The task: Nothing in the listing below should be skipped, so transcribe it all exactly.
-------------------------
Background: an optimization exercise with open tools, aiming at small area and a short achievable clock period. Do not read the settings as production practice. Only simulation tests tie the RTL to the original design; equivalence was not proved. Power and IR drop assume default switching activity.

==> design/flow/run.sh <==
#!/bin/bash
# synth_recipe.tcl (not shown) runs the flow's synth.tcl, then flattens the netlist and writes it again
# the make line also repeats each setting of config.mk as NAME=value (left out here)
make -C /OpenROAD-flow-scripts/flow DESIGN_CONFIG=/design/flow/config.mk WORK_HOME=/design/flow/orfs CLKGATE_MAP_FILE= SYNTH_SCRIPT=/design/flow/synth_recipe.tcl finish
==> design/flow/config.mk <==
export PLATFORM = sky130hd
export DESIGN_NAME = addr_unit
export DESIGN_NICKNAME = addr_unit
export VERILOG_FILES = /design/flow/design.v
export SDC_FILE = /design/flow/constraint.sdc
export NUM_CORES = 4
export LEC_CHECK = 0
export CAP_MARGIN = 20
export CORE_MARGIN = 2
export CORE_UTILIZATION = 40
export SLEW_MARGIN = 20
==> design/flow/constraint.sdc <==
create_clock -name core_clock -period 6.5 [get_ports {CLK}]
set_input_delay 1.3000 -clock core_clock [delete_from_list [all_inputs] [get_ports {CLK}]]
set_output_delay 1.3000 -clock core_clock [all_outputs]
set_load 0.01 [all_outputs]
What follows belongs to an exercise in optimizing a design on an open flow for small area; a production flow would make more cautious choices. In this exercise RTL edits were held to simulation tests only and were not proved equivalent to the original. Power and IR drop assume default switching activity.

build 46:
## regfile_scoreboard_imm
module regfile_scoreboard_imm
#(
  parameter int XLEN   = 32,
  parameter int NREGS  = 32,
  parameter int BYPASS = 1,
  localparam int AW    = $clog2(NREGS)
) (
  input  logic             clk,
  input  logic             rst,
  input  logic [31:0]      inst,
  input  logic             issue_valid,
  input  logic             wb_valid,
  input  logic [AW-1:0]    wb_rd,
  input  logic [XLEN-1:0]  wb_data,
  output logic [XLEN-1:0]  rs1_data,
  output logic [XLEN-1:0]  rs2_data,
  output logic [XLEN-1:0]  imm,
  output logic             stall,
  output logic [NREGS-1:0] busy_vec
);
Size: roughly 3600 cells after synthesis, roughly 1000 flip-flops, about 200 I/O pins, roughly 42000 sq um of cells after synthesis.
Settings: LEC_CHECK=0, CAP_MARGIN=5, CORE_MARGIN=2, CORE_UTILIZATION=50, SETUP_SLACK_MARGIN=0, SLEW_MARGIN=5, SYNTH_HIERARCHICAL=1, SYNTH_MINIMUM_KEEP_SIZE=0; clock period 7.0 ns.
standard.sh (not shown) runs the stock make flow with config.mk's settings and CLKGATE_MAP_FILE= SYNTH_SCRIPT=/design/flow/synth_recipe.tcl, a recipe that flattens the netlist after the stock synthesis.
==> flow/flow/run.sh <==
#!/bin/bash
# Standard layout with smaller port buffers and a clock tree built from
# small sink clusters of mid-size clock buffers, without dummy loads.
set -euo pipefail
export BUFFER_PORTS_ARGS="-buffer_cell sky130_fd_sc_hd__buf_2"
export CTS_ARGS="-sink_clustering_enable -repair_clock_nets -dont_use_dummy_load -buf_list {sky130_fd_sc_hd__clkbuf_8} -sink_clustering_size 20 -sink_clustering_max_diameter 50"
bash standard.sh > flow_make.log 2>&1
STATUS run=build 46 STAGES=ALL_DONE FINAL_CHECKS=FAILED CAUSE=capacitance limit, slew limit
Context: an optimization exercise on an open-source flow, tuned for small area, a short achievable clock period and few clock cycles per item. The choices shown serve that exercise and are no tape-out recipe. In this exercise RTL edits were held to simulation tests only and were not proved equivalent to the original. Power is estimated from default activity; no workload was simulated.

==> run M <==
==> flow/design.v <==
`timescale 1ns / 1ps
package kst_pkg;
  localparam int ID_W     = 64;
  localparam int KEY_W    = 32;
  localparam int STATUS_W = 8;
  localparam int DATA_W   = 64;
  localparam int CODE_W   = 3;
  localparam int HIT_W    = 4;
  typedef enum logic [1:0] {
    ACT_WRITE  = 2'd0,
    ACT_READ   = 2'd1,
    ACT_DELETE = 2'd2,
    ACT_CLEAR  = 2'd3
  } act_t;
  typedef enum logic [CODE_W-1:0] {
    RES_UPDATED   = 3'd0,
    RES_INSERTED  = 3'd1,
    RES_REPLACED  = 3'd2,
    RES_READ_HIT  = 3'd3,
    RES_READ_MISS = 3'd4,
    RES_READ_BAD  = 3'd5,
    RES_DELETED   = 3'd6,
    RES_DEL_MISS  = 3'd7
  } res_t;
  typedef enum logic [1:0] {
    ST_IDLE,
    ST_SCAN,
    ST_COMMIT,
    ST_FINISH
  } st_t;
  typedef struct packed {
    logic [ID_W-1:0]            client;
    logic [ID_W-1:0]            server;
    logic signed [KEY_W-1:0]    key_id;
    logic [STATUS_W-1:0]        status;
    logic [DATA_W-1:0]          data;
  } entry_t;
  function automatic logic [ID_W-1:0] canon_id(input logic [ID_W-1:0] v);
    logic [ID_W-1:0] r;
    logic            live;
    r    = '0;
    live = 1'b1;
    for (int i = 0; i < 8; i++) begin
      live = live && (v[8*i +: 8] != 8'd0);
      if (live) begin
        r[8*i +: 8] = v[8*i +: 8];
      end
    end
    canon_id = r;
  endfunction
  function automatic logic id_empty(input logic [ID_W-1:0] v);
    id_empty = (v[7:0] == 8'd0);
  endfunction
endpackage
-------------------------
Result for this task:
Background: an optimization exercise with open tools, aiming at small area and a short achievable clock period. Do not read the settings as production practice. Only simulation tests tie the RTL to the original design; equivalence was not proved. Power and IR drop assume default switching activity.

==> design/flow/run.sh <==
#!/bin/bash
# synth_recipe.tcl (not shown) runs the flow's synth.tcl, then flattens the netlist and writes it again
# the make line also repeats each setting of config.mk as NAME=value (left out here)
make -C /OpenROAD-flow-scripts/flow DESIGN_CONFIG=/design/flow/config.mk WORK_HOME=/design/flow/orfs CLKGATE_MAP_FILE= SYNTH_SCRIPT=/design/flow/synth_recipe.tcl finish
==> design/flow/config.mk <==
export PLATFORM = sky130hd
export DESIGN_NAME = addr_unit
export DESIGN_NICKNAME = addr_unit
export VERILOG_FILES = /design/flow/design.v
export SDC_FILE = /design/flow/constraint.sdc
export NUM_CORES = 4
export LEC_CHECK = 0
export CAP_MARGIN = 20
export CORE_MARGIN = 2
export CORE_UTILIZATION = 40
export SLEW_MARGIN = 20
==> design/flow/constraint.sdc <==
create_clock -name core_clock -period 6.5 [get_ports {CLK}]
set_input_delay 1.3000 -clock core_clock [delete_from_list [all_inputs] [get_ports {CLK}]]
set_output_delay 1.3000 -clock core_clock [all_outputs]
set_load 0.01 [all_outputs]
What follows belongs to an exercise in optimizing a design on an open flow for small area; a production flow would make more cautious choices. In this exercise RTL edits were held to simulation tests only and were not proved equivalent to the original. Power and IR drop assume default switching activity.

build 46:
## regfile_scoreboard_imm
module regfile_scoreboard_imm
#(
  parameter int XLEN   = 32,
  parameter int NREGS  = 32,
  parameter int BYPASS = 1,
  localparam int AW    = $clog2(NREGS)
) (
  input  logic             clk,
  input  logic             rst,
  input  logic [31:0]      inst,
  input  logic             issue_valid,
  input  logic             wb_valid,
  input  logic [AW-1:0]    wb_rd,
  input  logic [XLEN-1:0]  wb_data,
  output logic [XLEN-1:0]  rs1_data,
  output logic [XLEN-1:0]  rs2_data,
  output logic [XLEN-1:0]  imm,
  output logic             stall,
  output logic [NREGS-1:0] busy_vec
);
Size: roughly 3600 cells after synthesis, roughly 1000 flip-flops, about 200 I/O pins, roughly 42000 sq um of cells after synthesis.
Settings: LEC_CHECK=0, CAP_MARGIN=5, CORE_MARGIN=2, CORE_UTILIZATION=50, SETUP_SLACK_MARGIN=0, SLEW_MARGIN=5, SYNTH_HIERARCHICAL=1, SYNTH_MINIMUM_KEEP_SIZE=0; clock period 7.0 ns.
standard.sh (not shown) runs the stock make flow with config.mk's settings and CLKGATE_MAP_FILE= SYNTH_SCRIPT=/design/flow/synth_recipe.tcl, a recipe that flattens the netlist after the stock synthesis.
==> flow/flow/run.sh <==
#!/bin/bash
# Standard layout with smaller port buffers and a clock tree built from
# small sink clusters of mid-size clock buffers, without dummy loads.
set -euo pipefail
export BUFFER_PORTS_ARGS="-buffer_cell sky130_fd_sc_hd__buf_2"
export CTS_ARGS="-sink_clustering_enable -repair_clock_nets -dont_use_dummy_load -buf_list {sky130_fd_sc_hd__clkbuf_8} -sink_clustering_size 20 -sink_clustering_max_diameter 50"
bash standard.sh > flow_make.log 2>&1
STATUS run=build 46 STAGES=ALL_DONE FINAL_CHECKS=FAILED CAUSE=capacitance limit, slew limit
Context: an optimization exercise on an open-source flow, tuned for small area, a short achievable clock period and few clock cycles per item. The choices shown serve that exercise and are no tape-out recipe. In this exercise RTL edits were held to simulation tests only and were not proved equivalent to the original. Power is estimated from default activity; no workload was simulated.

==> run M <==
==> flow/design.v <==
`timescale 1ns / 1ps
package kst_pkg;
  localparam int ID_W     = 64;
  localparam int KEY_W    = 32;
  localparam int STATUS_W = 8;
  localparam int DATA_W   = 64;
  localparam int CODE_W   = 3;
  localparam int HIT_W    = 4;
  typedef enum logic [1:0] {
    ACT_WRITE  = 2'd0,
    ACT_READ   = 2'd1,
    ACT_DELETE = 2'd2,
    ACT_CLEAR  = 2'd3
  } act_t;
  typedef enum logic [CODE_W-1:0] {
    RES_UPDATED   = 3'd0,
    RES_INSERTED  = 3'd1,
    RES_REPLACED  = 3'd2,
    RES_READ_HIT  = 3'd3,
    RES_READ_MISS = 3'd4,
    RES_READ_BAD  = 3'd5,
    RES_DELETED   = 3'd6,
    RES_DEL_MISS  = 3'd7
  } res_t;
  typedef enum logic [1:0] {
    ST_IDLE,
    ST_SCAN,
    ST_COMMIT,
    ST_FINISH
  } st_t;
  typedef struct packed {
    logic [ID_W-1:0]            client;
    logic [ID_W-1:0]            server;
    logic signed [KEY_W-1:0]    key_id;
    logic [STATUS_W-1:0]        status;
    logic [DATA_W-1:0]          data;
  } entry_t;
  function automatic logic [ID_W-1:0] canon_id(input logic [ID_W-1:0] v);
    logic [ID_W-1:0] r;
    logic            live;
    r    = '0;
    live = 1'b1;
    for (int i = 0; i < 8; i++) begin
      live = live && (v[8*i +: 8] != 8'd0);
      if (live) begin
        r[8*i +: 8] = v[8*i +: 8];
      end
    end
    canon_id = r;
  endfunction
  function automatic logic id_empty(input logic [ID_W-1:0] v);
    id_empty = (v[7:0] == 8'd0);
  endfunction
endpackage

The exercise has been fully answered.